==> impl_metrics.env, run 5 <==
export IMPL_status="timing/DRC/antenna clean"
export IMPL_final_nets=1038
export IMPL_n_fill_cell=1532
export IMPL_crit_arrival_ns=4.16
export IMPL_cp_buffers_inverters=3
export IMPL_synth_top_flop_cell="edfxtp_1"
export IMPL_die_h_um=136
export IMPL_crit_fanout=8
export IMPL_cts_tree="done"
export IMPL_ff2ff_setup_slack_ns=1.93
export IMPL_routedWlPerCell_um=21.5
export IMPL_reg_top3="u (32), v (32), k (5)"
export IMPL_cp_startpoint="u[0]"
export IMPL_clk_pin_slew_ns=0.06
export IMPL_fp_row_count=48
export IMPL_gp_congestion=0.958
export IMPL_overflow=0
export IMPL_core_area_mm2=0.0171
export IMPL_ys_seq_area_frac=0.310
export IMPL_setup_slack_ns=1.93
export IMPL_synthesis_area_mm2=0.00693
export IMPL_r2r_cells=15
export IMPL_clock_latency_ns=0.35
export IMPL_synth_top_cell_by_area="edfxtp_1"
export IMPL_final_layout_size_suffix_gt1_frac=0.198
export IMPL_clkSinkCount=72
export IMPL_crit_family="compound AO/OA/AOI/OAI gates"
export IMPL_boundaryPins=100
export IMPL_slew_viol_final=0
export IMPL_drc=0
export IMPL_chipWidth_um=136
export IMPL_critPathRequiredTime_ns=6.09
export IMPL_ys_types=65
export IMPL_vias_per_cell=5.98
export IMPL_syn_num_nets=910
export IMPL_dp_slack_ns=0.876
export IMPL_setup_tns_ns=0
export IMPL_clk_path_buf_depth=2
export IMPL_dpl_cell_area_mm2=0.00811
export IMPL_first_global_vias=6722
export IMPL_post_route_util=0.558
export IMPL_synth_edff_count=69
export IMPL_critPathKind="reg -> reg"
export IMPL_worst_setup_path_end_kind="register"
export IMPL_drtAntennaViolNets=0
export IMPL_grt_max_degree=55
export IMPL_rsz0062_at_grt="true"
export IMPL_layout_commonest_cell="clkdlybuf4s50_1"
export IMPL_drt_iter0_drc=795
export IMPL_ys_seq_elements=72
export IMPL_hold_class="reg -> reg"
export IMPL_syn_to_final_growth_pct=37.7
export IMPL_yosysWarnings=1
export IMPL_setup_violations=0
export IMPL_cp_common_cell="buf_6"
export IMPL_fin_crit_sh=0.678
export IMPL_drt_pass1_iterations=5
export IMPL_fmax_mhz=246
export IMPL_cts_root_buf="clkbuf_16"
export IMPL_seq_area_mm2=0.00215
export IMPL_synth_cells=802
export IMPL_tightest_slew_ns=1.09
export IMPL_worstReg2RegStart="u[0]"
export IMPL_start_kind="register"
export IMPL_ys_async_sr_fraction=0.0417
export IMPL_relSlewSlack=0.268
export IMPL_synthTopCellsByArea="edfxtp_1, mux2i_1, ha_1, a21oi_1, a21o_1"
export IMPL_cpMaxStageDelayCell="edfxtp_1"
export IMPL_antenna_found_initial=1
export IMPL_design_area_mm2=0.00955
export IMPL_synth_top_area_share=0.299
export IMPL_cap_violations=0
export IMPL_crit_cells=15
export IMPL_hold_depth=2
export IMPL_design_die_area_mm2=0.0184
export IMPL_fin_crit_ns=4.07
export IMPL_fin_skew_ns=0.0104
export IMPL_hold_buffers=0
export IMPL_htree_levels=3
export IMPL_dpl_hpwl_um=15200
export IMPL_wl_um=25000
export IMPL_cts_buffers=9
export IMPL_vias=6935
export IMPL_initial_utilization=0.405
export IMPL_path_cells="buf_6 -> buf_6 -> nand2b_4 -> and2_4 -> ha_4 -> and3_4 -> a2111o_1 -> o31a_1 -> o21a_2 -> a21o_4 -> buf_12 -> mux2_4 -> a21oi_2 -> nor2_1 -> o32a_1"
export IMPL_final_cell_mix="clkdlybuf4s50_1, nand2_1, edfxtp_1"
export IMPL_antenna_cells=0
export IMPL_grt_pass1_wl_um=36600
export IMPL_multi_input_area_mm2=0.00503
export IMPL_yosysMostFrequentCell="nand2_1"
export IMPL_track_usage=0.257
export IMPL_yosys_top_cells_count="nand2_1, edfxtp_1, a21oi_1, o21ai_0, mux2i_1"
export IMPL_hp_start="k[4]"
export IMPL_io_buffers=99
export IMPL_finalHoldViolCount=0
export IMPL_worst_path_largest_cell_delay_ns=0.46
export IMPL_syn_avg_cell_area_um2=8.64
Background: an optimization exercise with open tools, aiming at small area. Do not read the settings as production practice. The RTL was checked by simulation tests, not by an equivalence proof against the original design.

==> inputs of try-delta <==
## convolution
module convolution #(parameter BW1=16, BW2=16, STRIDE=1, xs=32, ws=5)
	(input iCLK, iRSTn, iWren,
	 input [4:0] iADDR,
	 input [7:0] iWeight,
	 input signed [7:0] iX,
	 input iValid,
	 output signed [BW2-1:0] oPsum,
	 output oValid);
==> module decoder, before the edit <==
module decoder(input iCLK, iRSTn, iWren,
	input [4:0] iAddr,
	input [7:0] iWeight,
	output reg [199:0] oW);
integer a;
wire [7:0] d = iWeight & {8{iRSTn}};
always @(posedge iCLK)
	for (a = 0; a < 25; a = a + 1)
		if (!iRSTn || (iWren && iAddr == a)) oW[8*a +: 8] <= d;
endmodule
==> flow/config.mk <==
export PLATFORM = sky130hd
export DESIGN_NAME = convolution
export DESIGN_NICKNAME = convolution
export VERILOG_FILES = /design/flow/design.v
export SDC_FILE = /design/flow/constraint.sdc
export NUM_CORES = 4
export LEC_CHECK = 0
export CAP_MARGIN = 20
export CORE_MARGIN = 2
export CORE_UTILIZATION = 40
export CTS_CLUSTER_DIAMETER = 100
export CTS_CLUSTER_SIZE = 20
export PLACE_DENSITY = 0.6
export SLEW_MARGIN = 20
export SYNTH_HIERARCHICAL = 1
export SYNTH_MINIMUM_KEEP_SIZE = 0
==> flow/constraint.sdc <==
create_clock -name core_clock -period 8.0 [get_ports {iCLK}]
set_input_delay 1.6000 -clock core_clock [delete_from_list [all_inputs] [get_ports {iCLK}]]
set_output_delay 1.6000 -clock core_clock [all_outputs]
set_load 0.01 [all_outputs]
run.sh (not shown) runs the stock make flow with config.mk's settings and CLKGATE_MAP_FILE= SYNTH_SCRIPT=/design/flow/synth_recipe.tcl, a recipe that flattens the netlist after the stock synthesis.
==> try-nickel: changes against try-delta <==
--- a/flow/design.v
+++ b/flow/design.v
@@ -1938,6 +1938,7 @@
 integer a;
-wire [7:0] d = iWeight & {8{iRSTn}};
-always @(posedge iCLK)
-	for (a = 0; a < 25; a = a + 1)
-		if (!iRSTn || (iWren && iAddr == a)) oW[8*a +: 8] <= d;
+always @(posedge iCLK, negedge iRSTn)
+	if (!iRSTn) oW <= 200'd0;
+	else if (iWren)
+		for (a = 0; a < 25; a = a + 1)
+			if (iAddr == a) oW[8*a +: 8] <= iWeight;
 endmodule
--- a/flow/config.mk
+++ b/flow/config.mk
@@ -10,4 +10,4 @@
 export CORE_UTILIZATION = 40
-export CTS_CLUSTER_DIAMETER = 100
-export CTS_CLUSTER_SIZE = 20
+export CTS_CLUSTER_DIAMETER = 150
+export CTS_CLUSTER_SIZE = 22
 export PLACE_DENSITY = 0.6
==> try-umber: changes against try-delta <==
--- a/flow/design.v
+++ b/flow/design.v
@@ -1938,6 +1938,7 @@
 integer a;
-wire [7:0] d = iWeight & {8{iRSTn}};
-always @(posedge iCLK)
-	for (a = 0; a < 25; a = a + 1)
-		if (!iRSTn || (iWren && iAddr == a)) oW[8*a +: 8] <= d;
+always @(posedge iCLK, negedge iRSTn)
+	if (!iRSTn) oW <= 200'd0;
+	else if (iWren)
+		for (a = 0; a < 25; a = a + 1)
+			if (iAddr == a) oW[8*a +: 8] <= iWeight;
 endmodule
--- a/flow/config.mk
+++ b/flow/config.mk
@@ -10,4 +10,4 @@
 export CORE_UTILIZATION = 40
-export CTS_CLUSTER_DIAMETER = 100
-export CTS_CLUSTER_SIZE = 20
+export CTS_CLUSTER_DIAMETER = 60
+export CTS_CLUSTER_SIZE = 25
 export PLACE_DENSITY = 0.6
==> summary.md <==
| Metric | Value |
|---|---|
| Fill cells | `roughly 17000` |
| Routed length on met3 | `roughly 12000 um` |
| Antenna Diode Count | `4` |
| Share of layout cells above drive strength 1 | `about 7.8%` |
| Area of the placeable core | `187600 um^2` |
| Antenna violations before repair | `8` |
| Outcome | `timing/DRC/antenna clean` |
| Dpl cell area | `a little under 80000 um^2` |
| Upper clock frequency limit | `around 0.13 GHz` |
| Final HPWL DP | `between 150000 and 200000 um` |
| Origin of the worst setup path | `lb.sr[772]` |
| Area growth from synthesis to layout | `7.849%` |
| Crit path arrival time | `about 8300 ps` |
That was try-umber.
==> summary.md <==
| Metric | Value |
|---|---|
| Outcome | `timing/DRC/antenna clean` |
| Dpl cell area | `76400 um^2` |
| Routed length on met3 | `12230 um` |
| Area growth from synthesis to layout | `6.413%` |
| Antenna violations before repair | `2` |
| Upper clock frequency limit | `between 0.1 and 0.15 GHz` |
| Origin of the worst setup path | `lb.sr[534]` |
| Antenna Diode Count | `0` |
| Fill cells | `about 17000` |
| Share of layout cells above drive strength 1 | `about 3.6%` |
That was try-delta.
==> summary.md <==
| Metric | Value |
|---|---|
| Final HPWL DP | `153200 um` |
| Area growth from synthesis to layout | `5.671%` |
| Final setup viols | `0` |
| Area of the placeable core | `approximately 190000 um^2` |
| Upper clock frequency limit | `0.1307 GHz` |
| Routed length on met3 | `11850 um` |
| Starting density of the core | `between 40% and 50%` |
| Antenna Diode Count | `2` |
| Crit path arrival time | `between 8000 and 9000 ps` |
| Share of layout cells above drive strength 1 | `6.332%` |
| Fill cells | `~17000` |
| Antenna violations before repair | `8` |
| Origin of the worst setup path | `lb.sr[772]` |
| Outcome | `timing/DRC/antenna clean` |
That was try-nickel.

========
==> run a: inputs <==
convolution with an RTL version that a note above also has.
==> module decoder, before the edit <==
module decoder(input iCLK, iRSTn, iWren,
	input [4:0] iAddr,
	input [7:0] iWeight,
	output reg [199:0] oW);
integer a;
always @(posedge iCLK, negedge iRSTn)
	if (!iRSTn) oW <= 200'd0;
	else if (iWren)
		for (a = 0; a < 25; a = a + 1)
			if (iAddr == a) oW[8*a +: 8] <= iWeight;
endmodule
clock: 8.0 ns
lec_check: 0
cap_margin: 20
core_margin: 2
core_utilization: 40
place_density: 0.6
slew_margin: 20
synth_hierarchical: 1
synth_minimum_keep_size: 0
==> inputs of run b, as changes to run a <==
- CORE_UTILIZATION: 40 -> 60
- PLACE_DENSITY: 0.6 -> 0.7
==> inputs of run c, as changes to run a <==
--- a/flow/design.v
+++ b/flow/design.v
@@ -1937,9 +1937,8 @@
 	output reg [199:0] oW);
 integer a;
-always @(posedge iCLK, negedge iRSTn)
-	if (!iRSTn) oW <= 200'd0;
-	else if (iWren)
-		for (a = 0; a < 25; a = a + 1)
-			if (iAddr == a) oW[8*a +: 8] <= iWeight;
+wire [7:0] d = iWeight & {8{iRSTn}};
+always @(posedge iCLK)
+	for (a = 0; a < 25; a = a + 1)
+		if (!iRSTn || (iWren && iAddr == a)) oW[8*a +: 8] <= d;
 endmodule
 module control #(parameter STRIDE=1, xs=32, ws=5)
- CTS_CLUSTER_DIAMETER: default -> 150
- CTS_CLUSTER_SIZE: default -> 22
==> summary of the runs <==
- The lowest non-clock buffer count belongs to run b, the highest to run c.
- Of run a and run b, run a has the higher count of clock-buffer cells in the layout (gap 15).
- In flip-flop and latch count, run c and run a do not differ.
- Of run a and run b, run a has the higher fmax (gap 0.82%, measured against run b).
- First-iteration DRC count, highest first: run b, run a, run c.
- Core utilization, highest first: run b, run a, run c.
- In synthesized cell count, run b and run a do not differ.
- Routed wire length, lowest first: run c, run a, run b.
- The lowest sequential share of layout area belongs to run a, the highest to run c.

-- afterwards: timing with drivers on the ports --
The flow's constraints put no driver on any port. The routed layouts listed below were extracted and timed again, unchanged, in two steps. Step 1, drivers: a clkbuf_16 drives iCLK and a buf_2 each remaining input, both assumed. Step 2 times the ports against the registers' clock, not the clock port: input delays grow and output delays shrink by t, the midpoint of the rising clock arrivals with the driver on. a / b / c = ideal ports / drivers / drivers and shift; a / b = the first two.
run | t, ns | setup WS [ns] | pins driven straight from the clock port
try-delta | 0.784 | 0.439 / 0.439 / 0.439 | 1
try-nickel | 0.800 | 0.349 / 0.349 / 0.349 | 1
try-umber | 0.830 | 0.425 / 0.425 / 0.425 | 1
run a | 0.853 | 0.538 / 0.538 / 0.538 | 1
run b | 0.835 | 0.477 / 0.477 / 0.477 | 1
run c | 0.766 | 0.413 / 0.413 / 0.413 | 1
After both steps every run listed still meets setup and hold.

WHAT THIS TASK INVOLVES ▸
Each line from the start of the listing through the line with "export IMPL_slew_viol_final=0" is to be restated verbatim, both ends included.

YOUR RESPONSE ▸
==> impl_metrics.env, run 5 <==
export IMPL_status="timing/DRC/antenna clean"
export IMPL_final_nets=1038
export IMPL_n_fill_cell=1532
export IMPL_crit_arrival_ns=4.16
export IMPL_cp_buffers_inverters=3
export IMPL_synth_top_flop_cell="edfxtp_1"
export IMPL_die_h_um=136
export IMPL_crit_fanout=8
export IMPL_cts_tree="done"
export IMPL_ff2ff_setup_slack_ns=1.93
export IMPL_routedWlPerCell_um=21.5
export IMPL_reg_top3="u (32), v (32), k (5)"
export IMPL_cp_startpoint="u[0]"
export IMPL_clk_pin_slew_ns=0.06
export IMPL_fp_row_count=48
export IMPL_gp_congestion=0.958
export IMPL_overflow=0
export IMPL_core_area_mm2=0.0171
export IMPL_ys_seq_area_frac=0.310
export IMPL_setup_slack_ns=1.93
export IMPL_synthesis_area_mm2=0.00693
export IMPL_r2r_cells=15
export IMPL_clock_latency_ns=0.35
export IMPL_synth_top_cell_by_area="edfxtp_1"
export IMPL_final_layout_size_suffix_gt1_frac=0.198
export IMPL_clkSinkCount=72
export IMPL_crit_family="compound AO/OA/AOI/OAI gates"
export IMPL_boundaryPins=100
export IMPL_slew_viol_final=0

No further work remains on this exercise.